Polish politician (1908–1994)

Bronisław Kupczyński (/pl/; 26 August 1908 – 29 December 1994) was a Polish politician. He served as the mayor of Wrocław, Poland from 15 February 1947 to June 1950.

== Biography ==
Bronisław Kupczyński was born on 26 August 1908 in the village of Nowa Wieś, then located in the Kalisz Governorate in the Kingdom of Poland within the Russian Empire, and now in the Greater Poland Voivodeship, Poland.

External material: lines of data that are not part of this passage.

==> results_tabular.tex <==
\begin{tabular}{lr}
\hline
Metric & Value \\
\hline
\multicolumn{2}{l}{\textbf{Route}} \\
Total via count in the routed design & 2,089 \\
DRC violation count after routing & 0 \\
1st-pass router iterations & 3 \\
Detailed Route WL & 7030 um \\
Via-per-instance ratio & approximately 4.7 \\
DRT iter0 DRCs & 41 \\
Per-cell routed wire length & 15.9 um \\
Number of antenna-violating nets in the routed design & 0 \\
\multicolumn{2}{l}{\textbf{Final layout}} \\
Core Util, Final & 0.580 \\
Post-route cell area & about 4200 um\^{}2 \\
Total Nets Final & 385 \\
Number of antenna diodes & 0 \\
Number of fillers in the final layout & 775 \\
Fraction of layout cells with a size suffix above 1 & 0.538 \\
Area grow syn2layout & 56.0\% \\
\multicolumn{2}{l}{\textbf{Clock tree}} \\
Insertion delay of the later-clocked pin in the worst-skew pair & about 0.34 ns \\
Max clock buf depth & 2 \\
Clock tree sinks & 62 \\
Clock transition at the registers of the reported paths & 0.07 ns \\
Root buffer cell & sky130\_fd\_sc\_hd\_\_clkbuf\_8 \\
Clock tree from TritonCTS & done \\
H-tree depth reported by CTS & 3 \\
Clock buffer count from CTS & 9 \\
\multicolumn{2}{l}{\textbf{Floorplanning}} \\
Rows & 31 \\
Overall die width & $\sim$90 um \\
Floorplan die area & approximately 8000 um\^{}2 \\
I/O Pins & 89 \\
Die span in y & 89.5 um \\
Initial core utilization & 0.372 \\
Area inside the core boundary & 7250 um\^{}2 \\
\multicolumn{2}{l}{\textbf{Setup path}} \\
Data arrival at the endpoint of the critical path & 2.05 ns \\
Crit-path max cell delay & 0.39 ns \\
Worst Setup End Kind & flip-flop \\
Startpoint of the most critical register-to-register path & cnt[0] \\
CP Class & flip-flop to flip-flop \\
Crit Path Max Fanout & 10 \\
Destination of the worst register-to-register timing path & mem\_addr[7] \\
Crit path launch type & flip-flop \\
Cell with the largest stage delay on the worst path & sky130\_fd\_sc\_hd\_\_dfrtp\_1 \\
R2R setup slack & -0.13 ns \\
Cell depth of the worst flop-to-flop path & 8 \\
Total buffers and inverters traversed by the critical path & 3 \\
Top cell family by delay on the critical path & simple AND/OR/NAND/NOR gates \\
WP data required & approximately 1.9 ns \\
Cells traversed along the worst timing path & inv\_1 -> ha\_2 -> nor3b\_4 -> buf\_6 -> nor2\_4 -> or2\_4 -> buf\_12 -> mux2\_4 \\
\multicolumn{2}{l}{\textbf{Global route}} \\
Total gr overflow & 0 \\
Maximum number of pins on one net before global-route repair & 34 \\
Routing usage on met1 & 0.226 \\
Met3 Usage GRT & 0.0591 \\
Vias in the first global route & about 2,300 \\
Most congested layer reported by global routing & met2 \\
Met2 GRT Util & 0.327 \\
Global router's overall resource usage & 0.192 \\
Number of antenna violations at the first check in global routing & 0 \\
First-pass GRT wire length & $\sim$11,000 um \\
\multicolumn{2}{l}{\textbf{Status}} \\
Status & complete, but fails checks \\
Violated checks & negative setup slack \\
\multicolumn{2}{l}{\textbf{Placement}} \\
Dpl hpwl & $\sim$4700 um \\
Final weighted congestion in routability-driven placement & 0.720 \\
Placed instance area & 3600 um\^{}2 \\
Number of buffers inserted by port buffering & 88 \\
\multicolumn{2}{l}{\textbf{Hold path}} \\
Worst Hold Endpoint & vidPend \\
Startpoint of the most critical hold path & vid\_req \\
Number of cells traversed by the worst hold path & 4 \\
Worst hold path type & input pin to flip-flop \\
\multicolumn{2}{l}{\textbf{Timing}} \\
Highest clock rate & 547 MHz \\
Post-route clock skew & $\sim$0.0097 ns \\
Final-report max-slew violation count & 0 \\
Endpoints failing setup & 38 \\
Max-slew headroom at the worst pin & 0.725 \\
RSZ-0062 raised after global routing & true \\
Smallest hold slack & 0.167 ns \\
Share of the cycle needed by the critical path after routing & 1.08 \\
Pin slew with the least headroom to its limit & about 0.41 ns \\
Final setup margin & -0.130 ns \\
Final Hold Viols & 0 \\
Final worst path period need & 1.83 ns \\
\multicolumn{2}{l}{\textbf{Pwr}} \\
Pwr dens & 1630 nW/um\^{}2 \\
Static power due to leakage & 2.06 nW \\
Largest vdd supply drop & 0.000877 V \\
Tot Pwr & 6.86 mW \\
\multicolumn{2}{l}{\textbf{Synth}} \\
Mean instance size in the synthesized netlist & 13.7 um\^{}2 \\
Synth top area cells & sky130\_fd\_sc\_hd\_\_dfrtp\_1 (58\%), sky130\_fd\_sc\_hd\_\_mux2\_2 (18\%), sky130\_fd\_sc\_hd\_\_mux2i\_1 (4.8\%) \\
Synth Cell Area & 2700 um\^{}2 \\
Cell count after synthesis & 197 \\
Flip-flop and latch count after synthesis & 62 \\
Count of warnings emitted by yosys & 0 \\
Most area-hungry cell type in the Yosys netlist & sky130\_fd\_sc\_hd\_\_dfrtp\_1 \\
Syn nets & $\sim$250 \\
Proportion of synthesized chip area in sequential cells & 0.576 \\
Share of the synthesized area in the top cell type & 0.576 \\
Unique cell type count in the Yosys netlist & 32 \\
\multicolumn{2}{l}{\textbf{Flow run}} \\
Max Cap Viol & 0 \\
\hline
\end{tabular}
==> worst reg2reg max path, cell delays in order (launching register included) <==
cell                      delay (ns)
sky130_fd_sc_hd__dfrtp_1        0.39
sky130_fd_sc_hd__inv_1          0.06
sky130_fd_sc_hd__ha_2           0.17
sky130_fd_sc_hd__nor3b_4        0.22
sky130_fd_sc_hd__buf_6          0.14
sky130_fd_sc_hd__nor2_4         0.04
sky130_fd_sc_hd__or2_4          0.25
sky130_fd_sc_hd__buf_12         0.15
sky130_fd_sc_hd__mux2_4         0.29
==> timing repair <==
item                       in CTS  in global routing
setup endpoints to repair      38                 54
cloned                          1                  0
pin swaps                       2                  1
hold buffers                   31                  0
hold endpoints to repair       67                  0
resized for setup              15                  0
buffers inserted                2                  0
$ cat src/rtl/sevseg_scan_mux.sv
// Time-multiplexed seven-segment scanner: one digit per PERIOD-cycle slot,
// frame-latched segment patterns and brightness, PWM on-window inside each slot.
module sevseg_scan_mux #(
    parameter int NDIG             = 4,
    parameter int PERIOD           = 750,
    parameter int ANODE_ACTIVE_LOW = 1,
    parameter int CBITS            = $clog2(PERIOD)
) (
    input  logic                clk,
    input  logic                rst,
    input  logic                en,
    input  logic [7*NDIG-1:0]   seg_in,
    input  logic [3:0]          bright,
    output logic [6:0]          seg_out,
    output logic [NDIG-1:0]     an,
    output logic                tick,
    output logic                frame
);

    localparam int IBITS = $clog2(NDIG);
    localparam logic [CBITS-1:0] CNT_LAST = CBITS'(PERIOD - 1);
    localparam logic [IBITS-1:0] IDX_LAST = IBITS'(NDIG - 1);
    localparam logic [19:0]      STEP_W   = 20'(PERIOD / 16);

    logic [CBITS-1:0]  cnt_reg;
    logic [IBITS-1:0]  idx_reg;
    logic [7*NDIG-1:0] shadow_seg_reg;
    logic [3:0]        shadow_bright_reg;
    logic              tick_reg;
    logic              frame_reg;

    logic              slot_end;
    logic              frame_end;
    logic [19:0]       on_limit;
    logic              on_window;
    logic              active;
    logic [NDIG-1:0]   sel;
    logic [6:0]        digit [NDIG];
    logic [6:0]        seg_mux;

    assign slot_end  = en && (cnt_reg == CNT_LAST);
    assign frame_end = slot_end && (idx_reg == IDX_LAST);

    always_ff @(posedge clk) begin
        if (rst) begin
            cnt_reg           <= '0;
            idx_reg           <= '0;
            shadow_seg_reg    <= '0;
            shadow_bright_reg <= '0;
            tick_reg          <= 1'b0;
            frame_reg         <= 1'b0;
        end else if (slot_end) begin
            cnt_reg   <= '0;
            idx_reg   <= (idx_reg == IDX_LAST) ? '0 : idx_reg + IBITS'(1);
            tick_reg  <= 1'b1;
            frame_reg <= frame_end;
            // New patterns only take effect at a frame boundary so a frame never mixes old and new data
            if (frame_end) begin
                shadow_seg_reg    <= seg_in;
                shadow_bright_reg <= bright;
            end
        end else begin
            tick_reg  <= 1'b0;
            frame_reg <= 1'b0;
            if (en) begin
                cnt_reg <= cnt_reg + CBITS'(1);
            end
        end
    end

    assign on_limit  = 20'(shadow_bright_reg) * STEP_W;
    assign on_window = (shadow_bright_reg == 4'hF) || (20'(cnt_reg) < on_limit);
    assign active    = on_window && en && !rst;

    generate
        for (genvar gi = 0; gi < NDIG; gi++) begin : g_digit
            assign digit[gi] = shadow_seg_reg[7*gi +: 7];
            assign sel[gi]   = active && (idx_reg == IBITS'(gi));
        end
    endgenerate

    // At most one sel bit is set, so an AND-OR mux picks the active digit
    always_comb begin
        seg_mux = 7'b0;
        for (int i = 0; i < NDIG; i++) begin
            if (sel[i]) begin
                seg_mux = seg_mux | digit[i];
            end
        end
    end

    assign seg_out = seg_mux;
    assign an      = (ANODE_ACTIVE_LOW != 0) ? ~sel : sel;
    assign tick    = tick_reg;
    assign frame   = frame_reg;

endmodule

$ cat config.mk
export PLATFORM = sky130hd
export DESIGN_NAME = sevseg_scan_mux
export DESIGN_NICKNAME = d
export VERILOG_FILES = /design/src/rtl/sevseg_scan_mux.sv
export SDC_FILE = /design/constraint.sdc
export NUM_CORES = 1
export LEC_CHECK = 0
export ABC_AREA = 1
export CAP_MARGIN = 20
export CORE_UTILIZATION = 45
export DETAILED_ROUTE_END_ITERATION = 10
export PLACE_DENSITY = 0.72
export SYNTH_ARGS = -nofsm -noshare
export SYNTH_HDL_FRONTEND = slang
export SYNTH_SLANG_ARGS = --single-unit
$ cat constraint.sdc
create_clock -name clk -period 6.75 [get_ports clk]
set_clock_uncertainty 0.2 [all_clocks]
set_input_delay 1.6875 -clock clk [delete_from_list [all_inputs] [get_ports clk]]
set_output_delay 1.6875 -clock clk [all_outputs]
set_load 0.01 [all_outputs]
==> results.json, run 1 <==
{
  "drtIter0Drc": 119,
  "finalHoldViolCount": 0,
  "cpMostUsedCell": "nand2_1",
  "crit_chain": "inv_1, fa_1, fa_1, inv_1, ha_1, a21oi_1, nand2_1, a21o_1, a21oi_1, xor2_1, ha_1, nand2_1, inv_1, a21oi_1, nand3_1, nand2_1, buf_12, nand4_1, nand2_1, inv_1, nand2_1, clkdlybuf4s50_1",
  "grt.total_usage": 0.2004,
  "critPathCaptureType": "output port",
  "route.detailed.drc": 6,
  "dr.pass1.iters": 7,
  "worst_path_largest_cell_delay_ps": 530,
  "grt_antenna_before_repair": 0,
  "ys.warnings.count": 0,
  "die_h_um": 84.17,
  "p_leak_nw": 1.356,
  "fmax_mhz": 157.2,
  "cp-start-kind": "register",
  "cts-htree-levels": 2,
  "die_w_um": 84.17,
  "routedWlPerCell_um": 13.73,
  "cts_resized": 0,
  "hp-class": "reg2reg",
  "final_nets": 474,
  "largest_reg_flops": 28,
  "placementRows": 29,
  "synthTopCellsByArea": "dfxtp_1 (30%), ha_1 (12%), nand2_1 (10%), nand3_2 (6.9%), nand4_1 (6.0%)",
  "crit_fanout": 29,
  "synth-seq-cells": 46,
  "violations": "DRC",
  "clk_pin_slew_ps": 90,
  "setup_viol": 0,
  "relSlewSlack": 0.3739,
  "clock_sinks": 46,
  "synth.net_count": 441,
  "synth.most_common_cell": "nand2_1",
  "synth_top_cell_by_area": "dfxtp_1",
  "grt_pass1_wl_mm": 11.39,
  "async_flop_share": 0,
  "cts_tree": "done",
  "coreArea_mm2": 0.006422,
  "rsz0062_at_grt": "false",
  "post_synth_num_cell_types": 33,
  "postRouteAntennaNets": 0,
  "numCtsBuffers": 5,
  "grt_pass1_vias": 2479,
  "grt_max_degree": 39,
  "period_share": 0.9423,
  "place_inst": 478,
  "synth.avg_cell_area_um2": 8.101,
  "cp_slowest_cell": "clkdlybuf4s50_1",
  "crit_arrival_ps": 4470,
  "postCtsSetupRepairBufs": 0,
  "ios": 48,
  "vias_per_cell": 5.249,
  "power.density_mw_per_mm2": 135.5,
  "syn-cell-area_mm2": 0.003038,
  "finalMaxSlewViolations": 0,
  "portBuffers": 47,
  "grt-ovfl-total": 0,
  "timing.final.crit_period_ps": 6361,
  "start_util": 0.4730,
  "finalNonFillerCells": 485,
  "place.gp.congestion": 0.8545,
  "clk_latency_ps": 300,
  "fin_setup_tns_ps": 0,
  "synthCells": 375,
  "wirelength_mm": 6.658,
  "cts_root_buf": "clkbuf_8",
  "place_hpwl_mm": 4.785,
  "tightest_slew_ps": 939.1,
  "syn2layout_area_growth_pct": 15.53,
  "cts_buffer_depth": 2,
  "synthTopCellsByCount": "nand2_1 (82), dfxtp_1 (46), inv_1 (40)",
  "drive_gt1_frac": 0.1618,
  "crit_type": "reg2out",
  "peakVddDrop_uv": 68.98,
  "synthFlopType": "dfxtp_1",
  "ys_seq_area_frac": 0.3031,
  "cap_violations": 0,
  "critPathRequiredTime_ps": 4860,
  "die-area_mm2": 0.007084,
  "fillers": 595,
  "synth-edff-count": 0,
  "yosysTopAreaCellShare": 0.3031,
  "diodes": 0,
  "holdBufCountCts": 0,
  "vias": 2546,
  "status": "finished with violations"
}
==> per-layer routing <==
metal | global-route usage | share of wire | up-vias
met5 | 0 | 0 | -
met4 | 0.07053 | 0.013 | 0
met3 | 0.03933 | 0.042 | 9
met2 | 0.3338 | 0.48 | 60
met1 | 0.2594 | 0.47 | 1168
li1 | - | - | 1309
==> cells in the final DEF, fill, tap and decap left out, types with 5 or more instances in the layout <==
| cell type | count |
|---|---|
| ha_1 | 27 |
| clkbuf_8 | 5 |
| nand3_1 | 14 |
| nand4_1 | 29 |
| nor2_1 | 14 |
| a21oi_1 | 21 |
| inv_1 | 40 |
| clkdlybuf4s50_1 | 47 |
| nand2_1 | 82 |
| dfxtp_1 | 43 |
| xor2_1 | 6 |
| a21oi_2 | 20 |
| nand3_2 | 21 |
| o21ai_0 | 7 |
==> layout make-up <==
class                      count  area, um^2  share of cell area
clock inverter                 2       10.01            0.002852
timing repair buffer          49       498.0              0.1419
inverter                      42       157.7             0.04492
tap                           77       96.34             0.02745
clock buffer                   5       68.82             0.01961
sequential                    46       924.6              0.2635
multi-input combinational    264        1754              0.4998
==> logic make-up (layout without fill, tap and decap cells) <==
logic type | count (synthesis) | in the layout | synth area share
and+or+nand+nor | 171 | 171 | 0.2982
DFF | 46 | 46 | 0.3031
buffers and inverters | 65 | 98 | 0.1211
AOI/OAI and AO/OA | 53 | 53 | 0.1166
xor gates and xnor gates | 9 | 9 | 0.02595
adders and majority gates | 31 | 31 | 0.1351
==> where the power goes <==
group / switching (mW) / internal [mW]
Combinational: 0.0169 / 0.0211
Clock: 0.0944 / 0.0697
Sequential: 0.00139 / 0.272
Total: 0.113 / 0.363
==> path summary, 6_finish.rpt <==
path              slack [ps]                              start  cells after the start                                end
setup / recovery         390  shadow_bright_reg[1]$_SDFFE_PP0P_                     22                         seg_out[1]
hold / removal           270     shadow_seg_reg[1]$_SDFFE_PP0P_                      2     shadow_seg_reg[1]$_SDFFE_PP0P_
hold reg to reg          270     shadow_seg_reg[1]$_SDFFE_PP0P_                      2     shadow_seg_reg[1]$_SDFFE_PP0P_
setup reg to reg        3970            cnt_reg[1]$_SDFFE_PP0P_                      9  shadow_bright_reg[1]$_SDFFE_PP0P_
==> stage by stage <==
stage | instance area, um^2 | utilization | hold slack, ps | setup WS (ps) | power, mW
after floorplan | 3038 | - | 239.8 | 1345 | 0.2935
after global placement | 3412 | 0.5313 | 250.0 | 673.5 | 0.3170
after detailed placement | 3412 | 0.5313 | 257.4 | 541.9 | 0.3175
after CTS | 3491 | 0.5435 | 274.1 | 194.4 | 0.4807
after global routing | 3510 | 0.5465 | 292.8 | 19.39 | 0.4958
final | 3510 | 0.5465 | 273.6 | 389.4 | 0.4757
==> worst max-delay path, delay by kind of cell, from the launching register on <==
| family | cells | cell delay, ps |
|---|---|---|
| flops | 1 | 370 |
| xor+xnor | 1 | 160 |
| buf+inv | 6 | 920 |
| fa+ha+maj | 4 | 1500 |
| compound gates | 4 | 580 |
| simple gates | 7 | 650 |
(Power assumes the default switching activity.)
==> run 2, diff against run 1 <==
Settings changed: ABC_AREA 1 to unset, PLACE_DENSITY 0.72 to 0.73.
==> results.json, run 2 <==
{
  "final_cell_area_mm2": 0.003188,
  "start_util": 0.4693,
  "die-area_mm2": 0.006086,
  "vias_per_cell": 5.274,
  "synthFlopType": "dfxtp_1",
  "routedWlPerCell_um": 13.87,
  "synth.most_common_cell": "nor2_1",
  "critPathCaptureType": "output port",
  "drtIter0Drc": 93,
  "drive_gt1_frac": 0.05016,
  "portBuffers": 47,
  "peakVddDrop_uv": 126.0,
  "grt_pass1_wl_mm": 9.128,
  "diodes": 0,
  "fmax_mhz": 156.8,
  "power.density_mw_per_mm2": 150.8,
  "layout_common_cells": "nor2_1 (47), clkdlybuf4s50_1 (47), dfxtp_1 (46), mux2i_1 (33), ha_1 (28)",
  "clock_sinks": 46,
  "syn2layout_area_growth_pct": 22.62,
  "p_leak_nw": 1.240,
  "synthCells": 276,
  "yosysTopAreaCellShare": 0.3542,
  "synthTopCellsByArea": "dfxtp_1 (35%), ha_1 (13%), mux2i_1 (13%), nor2_1 (6.8%), inv_1 (2.6%)",
  "grt_pass1_vias": 2018,
  "total_power_uw": 480.9,
  "cts_root_buf": "clkbuf_8",
  "postRouteAntennaNets": 0,
  "dr.pass1.iters": 4,
  "cts_tree": "done",
  "grt-ovfl-total": 0,
  "cap_violations": 0,
  "fin_ws_ps": 374.4,
  "clk_pin_slew_ps": 80,
  "crit_buf_inv": 3,
  "final_nets": 384,
  "ys.warnings.count": 0,
  "cts_buffer_depth": 2,
  "finalMaxSlewViolations": 0,
  "crit_type": "reg2out",
  "crit_chain": "inv_1, fa_1, fa_1, inv_1, ha_1, nor2b_1, o21ai_0, nand2_1, xnor2_1, ha_1, a21oi_1, o211a_1, o211ai_1, a21oi_1, clkdlybuf4s50_1",
  "setup_viol": 0,
  "grt_antenna_before_repair": 0,
  "vias": 2062,
  "crit_fanout": 11,
  "syn-cell-area_mm2": 0.002600,
  "cts-htree-levels": 2,
  "dp_slack_ps": 727.4,
  "place_hpwl_mm": 4.055,
  "wirelength_mm": 5.423,
  "fin_util": 0.5754,
  "async_flop_share": 0,
  "clk_latency_ps": 300,
  "ios": 48,
  "status": "completed",
  "timing.final.crit_period_ps": 6376,
  "hp-class": "reg2reg",
  "route.detailed.drc": 0,
  "tightest_slew_ps": 847.2,
  "die_w_um": 78.01,
  "crit_family": "adder cells",
  "coreArea_mm2": 0.005540,
  "period_share": 0.9445,
  "synth_top_cell_by_area": "dfxtp_1",
  "relSlewSlack": 0.4327,
  "cp_slowest_cell": "clkdlybuf4s50_1",
  "synth.avg_cell_area_um2": 9.420,
  "postPlaceCellArea_mm2": 0.003097,
  "grt.total_usage": 0.1915,
  "grt_max_degree": 39,
  "numCtsBuffers": 5,
  "die_h_um": 78.01,
  "finalHoldViolCount": 0,
  "synth-edff-count": 0,
  "rsz0062_at_grt": "false",
  "holdBufCountCts": 0,
  "fin_setup_tns_ps": 0,
  "cts_resized": 0,
  "crit_arrival_ps": 4490,
  "synthTopCellsByCount": "nor2_1 (47), dfxtp_1 (46), mux2i_1 (33)",
  "synth.net_count": 342,
  "cp-start-kind": "register",
  "postCtsSetupRepairBufs": 0,
  "place.gp.congestion": 0.7610,
  "ys_seq_area_frac": 0.3542,
  "critPathRequiredTime_ps": 4860,
  "placementRows": 27,
  "synth-seq-cells": 46,
  "worst_path_largest_cell_delay_ps": 570,
  "post_synth_num_cell_types": 37,
  "largest_reg_flops": 28
}
-- run 2: cell count changes after synthesis, moves of 9 or more --
cell     previous run  this run
a21oi_1            21        12
a21oi_2            20         1
inv_1              40        18
mux2i_1             0        33
nand2_1            82        13
nand3_1            14         0
nand3_2            21         0
nand4_1            29         5
nor2_1             15        47
-- run 2: tightest hold or removal path, cell delays in order (launching register included) --
cell and delay (ps):
dfxtp_1 340, mux2i_1 70, nor2_1 70
-- run 2: stage by stage --
stage / hold slack [ps] / cells
floorplan: 260.4 / 276
global placement: 271.3 / 383
detailed placement: 284.0 / 383
CTS: 304.1 / 391
global route: 328.6 / 391
finish: 304.8 / 391
-- run 2: area by class of cell --
| cell class | instances | area, um^2 |
|---|---|---|
| Inverter | 18 | 67.56 |
| Sequential cell | 46 | 920.9 |
| Fill cell | 540 | 2352 |
| Clock buffer | 7 | 86.33 |
| Timing Repair Buffer | 50 | 493.0 |
| Multi-Input combinational cell | 197 | 1525 |
| Clock inverter | 1 | 5.005 |
| Tap cell | 72 | 90.09 |
-- run 2: worst paths after layout --
check	startpoint	to	slack, ps	depth (start not counted)
setup reg to reg	idx_reg[0]$_SDFFE_PP0P_	shadow_seg_reg[11]$_SDFFE_PP0P_	4310	6
hold reg to reg	shadow_seg_reg[15]$_SDFFE_PP0P_	shadow_seg_reg[15]$_SDFFE_PP0P_	300	2
hold / removal	shadow_seg_reg[15]$_SDFFE_PP0P_	shadow_seg_reg[15]$_SDFFE_PP0P_	300	2
setup / recovery	shadow_bright_reg[1]$_SDFFE_PP0P_	seg_out[2]	370	15
-- run 2: power by group --
part | total, mW | switching (mW) | internal (mW)
sequential | 0.275 | 0.00244 | 0.272
clock | 0.174 | 0.0914 | 0.0827
combinational | 0.0319 | 0.0109 | 0.0210
total | 0.481 | 0.105 | 0.376
-- run 2: kinds of logic (layout without fill, tap and decap cells) --
kind of cell    count (synthesis)  after routing  synth area share
buf+inv                        33             76           0.05919
fa+ha+maj                      31             31            0.1578
flops                          46             46            0.3542
xor+xnor                       13             13           0.04379
mux                            33             33            0.1270
compound gates                 40             40            0.1131
simple gates                   80             80            0.1449
-- run 2: layer usage --
metal / track usage / routed length, um / vias up
met4: 0.06111 / 106 / 0
met1: 0.2377 / 2464 / 965
li1: - / - / 1033
met5: 0 / 0 / -
met2: 0.3230 / 2570 / 53
met3: 0.05116 / 282 / 11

Kupczyński was a part of a Polish delegation sent by the government to the city of Wrocław after it was captured by the Red Army in 1945 during the Second World War. On 15 February 1947, he was appointed as the mayor of the city, replacing Aleksander Wachniewski. During his term, he oversaw the preparations to the Recovered Territories Exhibition, an art exhibition hosted in the city in 1948. He remained in office until June 1950, when it was abolished, and replaced by the chairperson of the Presidium of the City National Council of Wrocław.

In 1956, he co-founded the Association for the Development of the Western Lands, and was also active in the Society of Friends of Wrocław.

Kupczyński died on 29 December 1994 in Wrocław at the age of 86. He was buried at the Osobowice Cemetery in Wrocław.